The last of the original Jams, Volunteer Jam XVI, was held at the Tennessee Performing Arts Center in Nashville. The Jam was reimagined as an acoustic show and commemorated Daniels' 60th birthday. Special guests included Lorrie Morgan, David Ball, Billy Ray Cyrus, Tracy Byrd, Tracy Lawrence, John Berry, Randy Scruggs and BlackHawk.

=== Volunteer Jam XVII (Volunteer Jam Colorado) ===
May 24, 2014

An unofficial Volunteer Jam concert was held at Fiddler's Green Amphitheatre outside Denver, honoring members of the military, the Red Cross and first responders. Also appearing with the CDB were Craig Campbell, BlackHawk and The Outlaws. Daniels was interviewed by Dan Rather prior to the show, which was then broadcast live on AXS TV after the interview.

=== Volunteer Jam XVIII (40th Anniversary Volunteer Jam) ===
August 12, 2015

The CDB celebrated the 40th anniversary of the Volunteer Jam with an all-star lineup at Bridgestone Arena in Nashville. Artists scheduled to perform included Travis Tritt, Montgomery Gentry, Billy Ray Cyrus, The Kentucky Headhunters, The Outlaws, Lee Roy Parnell, Trace Adkins, Colt Ford, Tracy Lawrence, Craig Morgan, Ted Nugent, The Oak Ridge Boys and Michael W. Smith.

=== Volunteer Jam XIX (Charlie Daniels 80th Birthday Volunteer Jam) ===
November 30, 2016

Daniels celebrated his 80th birthday with a Volunteer Jam on November 30, 2016, with special guests Chris Stapleton, Travis Tritt, Kid Rock, Larry The Cable Guy, 3 Doors Down and Luke Bryan.

=== Volunteer Jam XX: A Tribute to Charlie ===
March 7, 2018

"Volunteer Jam XX: A Tribute to Charlie" included the CDB, Alison Krauss, Billy Gibbons of ZZ Top, Blackberry Smoke, Bobby Bare, Chris Janson, Chuck Leavell, Eddie Montgomery of Montgomery Gentry, Jamey Johnson, Justin Moore, The Oak Ridge Boys, Ricky Skaggs, Alabama, Sara Evans, Lee Brice, Chris Young and Travis Tritt. It was recorded for broadcast on AXS TV, as well as DVD/CD releases.

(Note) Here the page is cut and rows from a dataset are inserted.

`config.mk`:
```
export PLATFORM = sky130hd
export DESIGN_NAME = nvme_cq_poster
export DESIGN_NICKNAME = d
export VERILOG_FILES = /design/src/rtl/nvme_cq_poster.sv
export SDC_FILE = /design/constraint.sdc
export NUM_CORES = 1
export LEC_CHECK = 0
export CAP_MARGIN = 20
export CORE_ASPECT_RATIO = 0.5
export CORE_MARGIN = 2
export CORE_UTILIZATION = 33
export CTS_BUF_LIST = sky130_fd_sc_hd__clkbuf_4
export DETAILED_ROUTE_END_ITERATION = 12
export PLACE_DENSITY = 0.66
export SLEW_MARGIN = 20
export SYNTH_ARGS = -nofsm -noshare
export SYNTH_HDL_FRONTEND = slang
export SYNTH_SLANG_ARGS = --single-unit
```
`constraint.sdc`:
```
create_clock -name clk -period 5.6 [get_ports clk]
set_clock_uncertainty 0.1 [all_clocks]
set_input_delay 1.12 -clock clk [delete_from_list [all_inputs] [get_ports clk]]
set_output_delay 1.12 -clock clk [all_outputs]
set_load 0.01 [all_outputs]
```
`src/rtl/nvme_cq_poster.sv`:
```
// NVMe completion-queue poster: phase insertion, host address generation, per-queue head/tail tracking.
// Optional interrupt request/ack ports are built only when NVME_CQ_IRQ_EN is defined.
module nvme_cq_poster #(
    parameter int CQ_COUNT = 4,
    parameter int CQ_DEPTH = 64,
    localparam int QID_W = $clog2(CQ_COUNT),
    localparam int PTR_W = $clog2(CQ_DEPTH)
) (
    input  logic                clk,
    input  logic                reset_n,
    input  logic [CQ_COUNT-1:0] cq_enable,
    input  logic                cfg_we,
    input  logic [QID_W-1:0]    cfg_qid,
    input  logic [63:0]         cfg_base,
    input  logic                cpl_valid,
    output logic                cpl_ready,
    input  logic [QID_W-1:0]    cpl_qid,
    input  logic [127:0]        cpl_data,
    output logic                cpl_drop,
    output logic                wr_req,
    input  logic                wr_ack,
    output logic [63:0]         wr_addr,
    output logic [127:0]        wr_data,
    output logic [QID_W-1:0]    wr_qid,
`ifdef NVME_CQ_IRQ_EN
    output logic [CQ_COUNT-1:0] irq_req,
    input  logic [CQ_COUNT-1:0] irq_ack,
`endif
    input  logic                dbell_valid,
    input  logic [QID_W-1:0]    dbell_qid,
    input  logic [31:0]         dbell_head,
    output logic                dbell_err,
    output logic [CQ_COUNT-1:0] cq_full,
    output logic [CQ_COUNT-1:0] cq_empty
);

    // state  | meaning
    // IDLE   | waiting for a completion entry
    // WRITE  | memory write outstanding, outputs held until wr_ack
    typedef enum logic {S_IDLE, S_WRITE} state_t;

    localparam logic [31:0] DEPTH32 = 32'(CQ_DEPTH);

    state_t              state_q, state_d;
    logic [PTR_W-1:0]    head_q [CQ_COUNT];
    logic [PTR_W-1:0]    tail_q [CQ_COUNT];
    logic [63:0]         base_q [CQ_COUNT];
    logic [CQ_COUNT-1:0] phase_q;
    logic [CQ_COUNT-1:0] en_q;
    logic [CQ_COUNT-1:0] en_fall;
    logic                abort_q;
    logic                accept;
    logic                accept_wr;
    logic                ack_fire;
    logic                dbell_ok;

    assign en_fall  = en_q & ~cq_enable;
    assign dbell_ok = dbell_valid && (dbell_head < DEPTH32);

    always_comb begin
        cq_full  = '0;
        cq_empty = '0;
        for (int q = 0; q < CQ_COUNT; q++) begin
            cq_full[q]  = ((tail_q[q] + PTR_W'(1)) == head_q[q]);
            cq_empty[q] = (tail_q[q] == head_q[q]);
        end
    end

    always_ff @(posedge clk or negedge reset_n) begin
        if (!reset_n) state_q <= S_IDLE;
        else          state_q <= state_d;
    end

    // cpl_ready is gated by reset so nothing is offered as accepted while in reset
    always_comb begin
        state_d   = state_q;
        cpl_ready = 1'b0;
        wr_req    = 1'b0;
        ack_fire  = 1'b0;
        case (state_q)
            S_IDLE: begin
                cpl_ready = reset_n & (~cq_full[cpl_qid] | ~cq_enable[cpl_qid]);
                if (cpl_valid && cpl_ready && cq_enable[cpl_qid]) state_d = S_WRITE;
            end
            S_WRITE: begin
                wr_req = 1'b1;
                if (wr_ack) begin
                    ack_fire = 1'b1;
                    state_d  = S_IDLE;
                end
            end
            default: state_d = S_IDLE;
        endcase
    end

    assign accept    = (state_q == S_IDLE) && cpl_valid && cpl_ready;
    assign accept_wr = accept && cq_enable[cpl_qid];

    always_ff @(posedge clk or negedge reset_n) begin
        if (!reset_n) begin
            wr_addr   <= '0;
            wr_data   <= '0;
            wr_qid    <= '0;
            cpl_drop  <= 1'b0;
            dbell_err <= 1'b0;
            abort_q   <= 1'b0;
        end else begin
            cpl_drop  <= accept && !cq_enable[cpl_qid];
            dbell_err <= dbell_valid && (dbell_head >= DEPTH32);
            if (accept_wr) begin
                wr_addr      <= base_q[cpl_qid] + {{(60-PTR_W){1'b0}}, tail_q[cpl_qid], 4'b0};
                wr_data      <= cpl_data;
                wr_data[112] <= phase_q[cpl_qid];
                wr_qid       <= cpl_qid;
                abort_q      <= 1'b0;
            end else if (state_q == S_WRITE && en_fall[wr_qid]) begin
                abort_q <= 1'b1;
            end
        end
    end

    // A queue disabled during its own write still finishes the write but must not advance
    always_ff @(posedge clk or negedge reset_n) begin
        if (!reset_n) begin
            phase_q <= '1;
            en_q    <= '0;
            for (int q = 0; q < CQ_COUNT; q++) begin
                head_q[q] <= '0;
                tail_q[q] <= '0;
                base_q[q] <= '0;
            end
        end else begin
            en_q <= cq_enable;
            for (int q = 0; q < CQ_COUNT; q++) begin
                if (cfg_we && cfg_qid == QID_W'(q))
                    base_q[q] <= cfg_base & ~64'hFFF;
                if (en_fall[q]) begin
                    head_q[q]  <= '0;
                    tail_q[q]  <= '0;
                    phase_q[q] <= 1'b1;
                end else begin
                    if (dbell_ok && dbell_qid == QID_W'(q))
                        head_q[q] <= dbell_head[PTR_W-1:0];
                    if (ack_fire && !abort_q && wr_qid == QID_W'(q)) begin
                        tail_q[q] <= tail_q[q] + PTR_W'(1);
                        if (tail_q[q] == {PTR_W{1'b1}}) phase_q[q] <= ~phase_q[q];
                    end
                end
            end
        end
    end

`ifdef NVME_CQ_IRQ_EN
    logic [CQ_COUNT-1:0] irq_set;

    always_comb begin
        irq_set = '0;
        for (int q = 0; q < CQ_COUNT; q++)
            irq_set[q] = ack_fire && (wr_qid == QID_W'(q));
    end

    always_ff @(posedge clk or negedge reset_n) begin
        if (!reset_n) irq_req <= '0;
        else          irq_req <= (irq_req & ~irq_ack) | irq_set;
    end
`endif

endmodule

```
Word-level counts from Yosys, hierarchy flattened
Index checks and enable logic that the tools add are counted.
{ "totals": {"regBits": 462, "rom_bits": 0, "out_inout_bits": 206, "word_cells": 162, "latchBits": 0, "ramBits": 0, "n_memories": 0} }
{ "classes": {"shifts": 0, "div_mod_pow": 0, "bitwise": 12, "mul": 0, "n_addsub": 5, "eq_ne": 21, "reduce_logical": 44, "n_lt_le_gt_ge": 5, "mux": 51} }
{ "op_table": {"columns": ["cell", "count"], "rows": [
  ["$bmux W64 S2", 1],
  ["$mux W64", 2],
  ["$mux W6", 18],
  ["$add A64 B10 Y64", 1],
  ["$eq A6 B6 Y1", 8],
  ["$ge A32 B7 Y1 const B", 1],
  ["$lt A32 B7 Y1 const B", 1],
  ["$reduce_bool A2 Y1", 13],
  ["$add A6 B1 Y6 const B", 4],
  ["$eq A6 B6 Y1 const B", 4],
  ["$mux W1", 24],
  ["$logic_and A1 B1 Y1", 22],
  ["$bmux W6 S2", 1],
  ["$eq A2 B2 Y1 const B", 6],
  ["$bmux W1 S2", 4],
  ["$reduce_and A2 Y1", 4],
  ["$not A1 Y1", 7],
  ["$eq A2 B1 Y1 const B", 3],
  ["$logic_not A2 Y1", 3],
  ["$lt A2 B3 Y1 const B", 2],
  ["$and A4 B4 Y4", 1],
  ["$not A4 Y4", 1],
  ["$ge A3 B3 Y1 const B", 1],
  ["$not A2 Y3", 1],
  ["4 further kinds", 5]
]} }

Longest topological paths before layout
Gate-level depths: netlist of the first run.
{ "logic_depth": {"word_depth": 11, "mapped_depth": 11, "ltp_nobuf": 8} }

Worst setup path after synthesis of the first run
Ideal clock, no wire load.
{ "synth_path": {"path_kind": "input to output", "start": "input port cpl_qid[1]", "end": "output port cpl_ready", "path_stages": 4, "slack_ps": 2074, "arrival_ps": 2306, "cell_sequence": "clkbuf_1 > mux2_2 > nand2b_1 > a31oi_1"} }
{ "synth_via": {"elab_chain_cells": 6, "word_cells_on_any_way": 9, "cone_classes": "mux: 5; bitwise: 4"} }
{ "synth_lines": {"columns": ["element", "line_no", "rtl"], "rows": [
  ["start: declaration", "17", "input logic [QID_W-1:0] cpl_qid,"],
  ["$bmux W1 S2", "82", "cpl_ready = reset_n & (~cq_full[cpl_qid] | ~cq_enable[cpl_qid]);"],
  ["$mux W1 (implied by the code)", "82", null],
  ["$not A1 Y1", "82", null],
  ["$or A1 B1 Y1 (*)", "82", null],
  ["$and A1 B1 Y1 (*)", "82", null],
  ["$mux W1 (*)", "80", "case (state_q)"],
  ["end: declaration", "16", "output logic cpl_ready,"]
]} }
Every way passes the cells marked *; elsewhere a longest branch is shown, timed or not. The select of a mux whose other input is x is not followed.

Final worst setup path of the first run
{ "layout_path": {"start": "register tail_q[0] (netlist bit)", "end": "output port cpl_ready"} }
{ "layout_via": {"elab_chain_cells": 8} }
{ "layout_lines": {"columns": ["element", "line_no", "rtl"], "rows": [
  ["start: declaration", "46", "logic [PTR_W-1:0] tail_q [CQ_COUNT];"],
  ["start signal: indexed assignment", "145", "tail_q[q] <= tail_q[q] + PTR_W'(1);"],
  ["$add A6 B1 Y6", "64", "cq_full[q] = ((tail_q[q] + PTR_W'(1)) == head_q[q]);"],
  ["$eq A6 B6 Y1", "64", null],
  ["$bmux W1 S2", "82", null],
  ["$mux W1 (implied by the code)", "82", null],
  ["$not A1 Y1", "82", null],
  ["$or A1 B1 Y1", "82", null],
  ["$and A1 B1 Y1", "82", null],
  ["$mux W1", "80", null]
]} }
Every way passes these cells. The select of a mux whose other input is x is not followed.

==> results of run 1 <==
state kept, by name, summed over array words and instances (netlist names):
name,flops
wr_qid,2
state_q,1
dbell_err,1
abort_q,1
phase_q,4
base_q,208
tail_q,24
cpl_drop,1
wr_addr,58
en_q,4
wr_data,128
head_q,24
logic make-up (layout without fill, tap and decap cells):
logic type / Yosys count / in the layout / share of synthesized area [%]
AO/OA/AOI/OAI: 17 / 17 / 0.689
XOR/XNOR: 63 / 63 / 2.81
adder cells (fa/ha/maj): 4 / 4 / 0.255
buffers and inverters: 83 / 635 / 2.61
flip-flops: 456 / 456 / 58.2
multiplexers: 486 / 486 / 31.2
other: 1 / 12 / 0.0191
AND/OR/NAND/NOR: 156 / 156 / 4.14
worst min-delay path by stage:
stage	from	to	slack, ps	depth (start not counted)
3_5_place_dp	wr_addr[55]$_DFFE_PN0P_	wr_addr[55]$_DFFE_PN0P_	380	1
4_1_cts	reset_n	wr_data[3]$_DFFE_PN0P_	70	1
6_report	reset_n	wr_data[3]$_DFFE_PN0P_	140	1
2_1_floorplan	base_q[100]$_DFFE_PN0P_	base_q[100]$_DFFE_PN0P_	370	1
3_3_place_gp	wr_data[45]$_DFFE_PN0P_	wr_data[45]$_DFFE_PN0P_	370	1
5_1_grt	reset_n	wr_data[3]$_DFFE_PN0P_	110	1
metal layers:
metal	routed length [um]	track usage (%)	vias to the layer above
met3	1920	3.49	82
li1	-	-	5605
met5	0	0	-
met2	27100	28.7	190
met4	1060	5.35	0
met1	22200	21.7	6397
power by group:
| part | switching [mW] | internal (mW) | leakage (nW) |
|---|---|---|---|
| logic | 1.11 | 1.75 | 4.72 |
| registers | 0.447 | 4.13 | 5.52 |
| clock network | 1.34 | 1.36 | 0.802 |
cells in the mapped netlist (all sizes together) (4+ instances only):
library cell,count,area share [%]
nor3,9,0.23
xnor2,32,1.4
mux2i,29,1.5
nand3,15,0.38
o21ai,6,0.15
nor3b,6,0.23
nand2b,5,0.16
or3,5,0.16
nand2,15,0.29
clkbuf,44,0.84
mux2,396,23
ha,4,0.26
nand4,10,0.32
inv,8,0.15
nor2b,9,0.29
mux4,61,7.0
nor2,57,1.1
dfrtp,452,58
xor2,31,1.4
nand3b,7,0.27
nor4,9,0.36
buf,31,1.6
dfstp,4,0.54
critical path, delay by kind of cell, from the launching register on:
kind	cells	cell delay, ps
buffers and inverters	1	680
AO/OA/AOI/OAI	2	550
flip-flops	1	480
multiplexers	1	430
AND/OR/NAND/NOR	3	380
adder cells (fa/ha/maj)	1	270
final cells by class:
type,count,area [um^2]
clock inverter,20,134
sequential,456,11400
clock buffer,161,1210
antenna,6,15.0
fill,5370,33000
multi-input combinational,732,7700
inverter,8,30.0
tap,780,976
timing repair buffer,446,4440
==> flow_metrics.env, run 1 <==
export IMPL_cts_clk_slew_worst_paths_ps=80
export IMPL_synth_warnings=0
export IMPL_setup_ws_ps=763
export IMPL_pre_cts_ws_ps=1230
export IMPL_grt_overflow=0
export IMPL_hold_viol_final=0
export IMPL_r2r_setup_slack_ps=1970
export IMPL_grt_pass1_vias=12501
export IMPL_synth_edf_count=0
export IMPL_drive_gt1_share_pct=25.9
export IMPL_startpoint_type="flop"
export IMPL_grt_use_total_pct=16.9
export IMPL_wl_per_cell_um=20.0
export IMPL_hold_slack_ps=138
export IMPL_yosysUniqueCellTypes=46
export IMPL_initial_core_util_pct=33.2
export IMPL_cp_arrival_ps=3620
export IMPL_critPathSlowestCell="clkdlybuf4s50_1"
export IMPL_finalInstanceArea_um2=25900
export IMPL_setup_viol=0
export IMPL_async_flop_share_pct=100
export IMPL_drtPass1Iterations=4
export IMPL_synthFlopType="dfrtp_1"
export IMPL_num_nets_final=1998
export IMPL_rr_endpoint="wr_data[103]$_DFFE_PN0P_"
export IMPL_p_per_area_nw_per_um2=391
export IMPL_clock_path_buffers=3
export IMPL_finalWeightedCongestion=0.792
export IMPL_max_freq_mhz=207
export IMPL_dp_cells=2422
export IMPL_grt_antenna_before_repair=5
export IMPL_required_ps=4380
export IMPL_port_buffers=426
export IMPL_avgSynthCellArea_um2=15.5
export IMPL_path_cells="ha_1 -> nand3_1 -> o21ai_0 -> nor4_4 -> mux2i_1 -> nand2_1 -> a31oi_1 -> clkdlybuf4s50_1"
export IMPL_htreeDepth=3
export IMPL_clkLatencyLatePin_ps=840
export IMPL_max_stage_delay_ps=680
export IMPL_post_cts_buffers=0
export IMPL_final_cell_mix="452 x dfrtp_1, 423 x clkdlybuf4s50_1, 209 x mux2_2, 187 x mux2_1, 161 x clkbuf_4"
export IMPL_fin_setup_tns_ps=0
export IMPL_post_dp_hpwl_um=35600
export IMPL_syn_area_um2=19600
export IMPL_die_w_um=349
export IMPL_final_common_cell="dfrtp_1"
export IMPL_die_y_um=176
export IMPL_cts_inserted_buffers=110
export IMPL_finalPower_mw=10.1
export IMPL_critPathKind="flop to output pin"
export IMPL_wirelength_um=52200
export IMPL_reg2reg_depth=8
export IMPL_endpoint="cpl_ready"
export IMPL_slew_viol_final=0
export IMPL_drv_cap=0
export IMPL_pin_count=446
export IMPL_final_util_pct=44.0
export IMPL_vdd_ir_drop_max_mv=0.137
export IMPL_core_area_um2=59000
export IMPL_ys_seq_elements=456
export IMPL_post_cts_resized=0
export IMPL_cts_root_buffer_cell="clkbuf_4"
export IMPL_drtIter0Drc=619
export IMPL_max_slew_margin_pct=38.8
export IMPL_period_needed_ps=4840
export IMPL_crit_path_end_kind="output pin"
export IMPL_avgViaCountPerCell=4.70
export IMPL_holdBufCountCts=0
export IMPL_cts_tree="yes"
export IMPL_power_leakage_nw=11.0
export IMPL_grt_max_degree=121
export IMPL_rr_startpoint="tail_q[12]$_DFFE_PN0P_"
export IMPL_placementRows=63
export IMPL_drtAntennaViolNets=0
export IMPL_grt_pass1_wl_um=78300
export IMPL_rsz0062_at_grt="false"
export IMPL_ys_seq_area_share_pct=58.2
export IMPL_path_max_fanout=6
export IMPL_fin_cells=2609
export IMPL_hold_class="input pin to asynchronous set/reset pin"
export IMPL_clock_sink_count=456
export IMPL_area_delta_synth_final_pct=32.3
export IMPL_worstMarginPinSlew_ps=918
export IMPL_cp_startpoint="tail_q[0]$_DFFE_PN0P_"
export IMPL_dieArea_um2=61500
export IMPL_drc=0
export IMPL_syn_inst=1266
export IMPL_dpl_cell_area_um2=24600
export IMPL_route_vias_total=12274
export IMPL_period_share_pct=86.4
export IMPL_status="finished, final reports clean"
Note: power is estimated with default switching activity, not from simulation.
==> run 2, diff against run 1 <==
CORE_ASPECT_RATIO = 0.75   (was 0.5)
CORE_UTILIZATION = 25   (was 33)
PLACE_DENSITY = 0.56   (was 0.66)
==> flow_metrics.env, run 2 (synthesized netlist as in run 1, its figures left out) <==
export IMPL_status="finished, final reports clean"
export IMPL_fin_setup_tns_ps=0
export IMPL_core_area_um2=77300
export IMPL_critPathSlowestCell="dfrtp_1"
export IMPL_finalWeightedCongestion=0.796
export IMPL_clkLatencyLatePin_ps=920
export IMPL_critical_path_depth=8
export IMPL_setup_ws_ps=724
export IMPL_max_stage_delay_ps=490
export IMPL_period_share_pct=87.1
export IMPL_hold_depth=1
export IMPL_initial_core_util_pct=25.4
export IMPL_cts_clk_slew_worst_paths_ps=60
export IMPL_drtIter0Drc=391
export IMPL_holdBufCountCts=1
export IMPL_pre_cts_ws_ps=1460
export IMPL_drc=0
export IMPL_required_ps=4380
export IMPL_wirelength_um=49900
export IMPL_die_w_um=327
export IMPL_post_cts_buffers=0
export IMPL_worstMarginPinSlew_ps=1170
export IMPL_grt_max_degree=160
export IMPL_top_register="base_q"
export IMPL_post_dp_hpwl_um=33200
export IMPL_area_delta_synth_final_pct=34.8
export IMPL_drtAntennaViolNets=0
export IMPL_port_buffers=426
export IMPL_largest_reg_flops=208
export IMPL_critPathKind="flop to output pin"
export IMPL_path_buf_inv=1
export IMPL_hold_viol_final=0
export IMPL_pin_count=446
export IMPL_avgViaCountPerCell=4.31
export IMPL_cp_top_family="flip-flops"
export IMPL_drive_gt1_share_pct=26.4
export IMPL_crit_path_end_kind="output pin"
export IMPL_path_max_fanout=7
export IMPL_max_slew_margin_pct=21.6
export IMPL_grt_pass1_wl_um=78700
export IMPL_cts_tree="yes"
export IMPL_final_cell_mix="452 x dfrtp_1, 423 x clkdlybuf4s50_1, 209 x mux2_2, 187 x mux2_1, 168 x clkbuf_4"
export IMPL_p_per_area_nw_per_um2=388
export IMPL_grt_use_total_pct=12.5
export IMPL_cts_inserted_buffers=118
export IMPL_rsz0062_at_grt="false"
export IMPL_slew_viol_final=0
export IMPL_htreeDepth=3
export IMPL_setup_viol=0
export IMPL_drtPass1Iterations=6
export IMPL_cts_root_buffer_cell="clkbuf_4"
export IMPL_clock_path_buffers=3
export IMPL_post_cts_resized=0
export IMPL_placementRows=88
export IMPL_die_y_um=247
export IMPL_reg2reg_depth=8
export IMPL_drv_cap=0
export IMPL_vdd_ir_drop_max_mv=0.208
export IMPL_hold_class="flop to flop"
export IMPL_dieArea_um2=80700
export IMPL_final_common_cell="dfrtp_1"
export IMPL_clock_sink_count=456
export IMPL_grt_overflow=0
export IMPL_max_freq_mhz=205
export IMPL_num_nets_final=2007
export IMPL_cp_arrival_ps=3660
export IMPL_path_cells="ha_1 -> xor2_1 -> or3_1 -> a211oi_1 -> mux2_2 -> nand2b_1 -> a31oi_1 -> clkdlybuf4s50_1"
export IMPL_power_leakage_nw=11.1
export IMPL_grt_antenna_before_repair=5
export IMPL_top_regs="base_q x208, wr_data x128, wr_addr x58"
export IMPL_period_needed_ps=4880
export IMPL_wl_per_cell_um=17.3
export IMPL_route_vias_total=12410
export IMPL_grt_pass1_vias=13978
export IMPL_startpoint_type="flop"
[run 2: routing by layer]
metal / vias to the layer above / part of all wire (%) / GRT usage [%]
li1: 5628 / - / -
met1: 6333 / 45 / 15.7
met2: 340 / 47 / 20.2
met3: 103 / 6.2 / 3.86
met4: 6 / 2.3 / 4.43
met5: - / 0.084 / 0
[run 2: worst paths after layout]
kind / slack (ps) / startpoint / to
max: 720 / tail_q[6]$_DFFE_PN0P_ / cpl_ready
max reg2reg: 1810 / tail_q[2]$_DFFE_PN0P_ / wr_data[49]$_DFFE_PN0P_
min reg2reg: 390 / wr_data[66]$_DFFE_PN0P_ / wr_data[66]$_DFFE_PN0P_
max in group asynchronous: 2920 / reset_n / base_q[142]$_DFFE_PN0P_
min in group asynchronous: 560 / reset_n / wr_data[123]$_DFFE_PN0P_
min: 390 / wr_data[66]$_DFFE_PN0P_ / wr_data[66]$_DFFE_PN0P_
[run 2: final cells by class]
| cell class | count | area (um^2) |
|---|---|---|
| repair buffers | 447 | 4490 |
| fillers | 7581 | 50900 |
| diodes | 2 | 5.00 |
| clock buffers | 168 | 1260 |
| clock inverters | 32 | 219 |
| inverters | 8 | 30.0 |
| flip-flops and latches | 456 | 11400 |
| well taps | 1035 | 1290 |
| multi-input cells | 732 | 7710 |
[run 2: report_power, final]
group / internal (mW) / leakage, nW / total (mW) / switching, mW
combinational: 1.75 / 4.74 / 2.81 / 1.06
clock: 1.50 / 0.881 / 2.88 / 1.37
sequential: 4.13 / 5.52 / 4.57 / 0.435
total: 7.39 / 11.1 / 10.3 / 2.87
[run 2: per-stage QoR]
| step | hold slack [ps] | instance area (um^2) | util, % | std cells | total power [mW] |
|---|---|---|---|---|---|
| global placement | 372 | 24900 | 32.2 | 2677 | 7.41 |
| finish | 388 | 26400 | 34.2 | 2880 | 10.3 |
| CTS | 394 | 26400 | 34.2 | 2878 | 10.5 |
| global route | 408 | 26400 | 34.2 | 2879 | 10.9 |
| floorplan | 374 | 19600 | - | 1271 | 5.76 |
| detailed placement | 380 | 24900 | 32.2 | 2677 | 7.50 |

=== Volunteer Jam XXI: A Musical Salute to Charlie Daniels ===
August 18, 2021

"Volunteer Jam XXI: A Musical Salute to Charlie Daniels." Organised by David Corlew (Daniels' business manager), the first event after his July 6, 2020 death is a benefit for Daniels' charity The Journey Home Project. The event featured the surviving members of the CDB in addition to Alabama, The Marshall Tucker Band, Ricky Skaggs, The Gatlin Brothers, Chris Young, Randy Travis, Travis Tritt, Lorrie Morgan, Exile, Michael W. Smith, Big & Rich, Anthony Castagna, CeCe Winans, Gretchen Wilson, 38 Special, The Allman Betts Band, Cedric Burnside, Jenny Tolman, the Atlanta Rhythm Section, Travis Denning, Johnny Lee, Rhett Akins, Scooter Brown Band, The SteelDrivers, Pure Prairie League and comedian Dusty Slay. SiriusXM‘s Storme Warren hosted.